# [Records]

File: src/rtl/cordic_pkg.sv
// Shared types and elaboration-time constant generators for the iterative sine/cosine CORDIC.
// Table values are computed in real arithmetic and rounded to nearest at the requested fraction width.
package cordic_pkg;

  typedef enum logic {
    IDLE   = 1'b0,
    ROTATE = 1'b1
  } state_t;

  function automatic longint to_fixed(input real v, input int fb);
    real s;
    s = v * (2.0 ** fb);
    if (s >= 0.0) return longint'($rtoi(s + 0.5));
    return -longint'($rtoi(-s + 0.5));
  endfunction

  function automatic real atan_pow2(input int i);
    case (i)
      0:  return 0.7853981633974483;
      1:  return 0.4636476090008061;
      2:  return 0.24497866312686414;
      3:  return 0.12435499454676144;
      4:  return 0.06241880999595735;
      5:  return 0.031239833430268277;
      6:  return 0.015623728620476831;
      7:  return 0.007812341060101111;
      8:  return 0.0039062301319669718;
      9:  return 0.0019531225164788188;
      10: return 0.0009765621895593195;
      11: return 0.0004882812111948983;
      12: return 0.00024414062014936177;
      13: return 0.00012207031189367021;
      14: return 0.00006103515617420877;
      15: return 0.000030517578115526096;
      16: return 0.000015258789061315762;
      17: return 0.00000762939453110197;
      18: return 0.000003814697265606496;
      19: return 0.000001907348632810187;
      20: return 0.0000009536743164059608;
      // Beyond here atan(x) equals x well below one LSB of any practical width
      default: return 2.0 ** (-i);
    endcase
  endfunction

  function automatic longint atan_fixed(input int i, input int fb);
    return to_fixed(atan_pow2(i), fb);
  endfunction

  // Gain correction 1/prod(sqrt(1+2^-2i)); the square root uses Newton steps
  function automatic longint k_fixed(input int iter, input int fb);
    real p;
    real s;
    p = 1.0;
    for (int i = 0; i < iter; i++) p = p * (1.0 + 2.0 ** (-2 * i));
    s = p;
    for (int n = 0; n < 40; n++) s = 0.5 * (s + p / s);
    return to_fixed(1.0 / s, fb);
  endfunction

  function automatic longint half_pi_fixed(input int fb);
    return to_fixed(1.5707963267948966, fb);
  endfunction

  localparam int     DEF_FRAC = 19;
  localparam longint HALF_PI  = half_pi_fixed(DEF_FRAC + 2);

endpackage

# [Required work]
Your answer should be the lines from the one that contains "return to_fixed(1.0 / s, fb);" through the last line of the material, copied exactly.

# [Worked solution]
    return to_fixed(1.0 / s, fb);
  endfunction

  function automatic longint half_pi_fixed(input int fb);
    return to_fixed(1.5707963267948966, fb);
  endfunction

  localparam int     DEF_FRAC = 19;
  localparam longint HALF_PI  = half_pi_fixed(DEF_FRAC + 2);

endpackage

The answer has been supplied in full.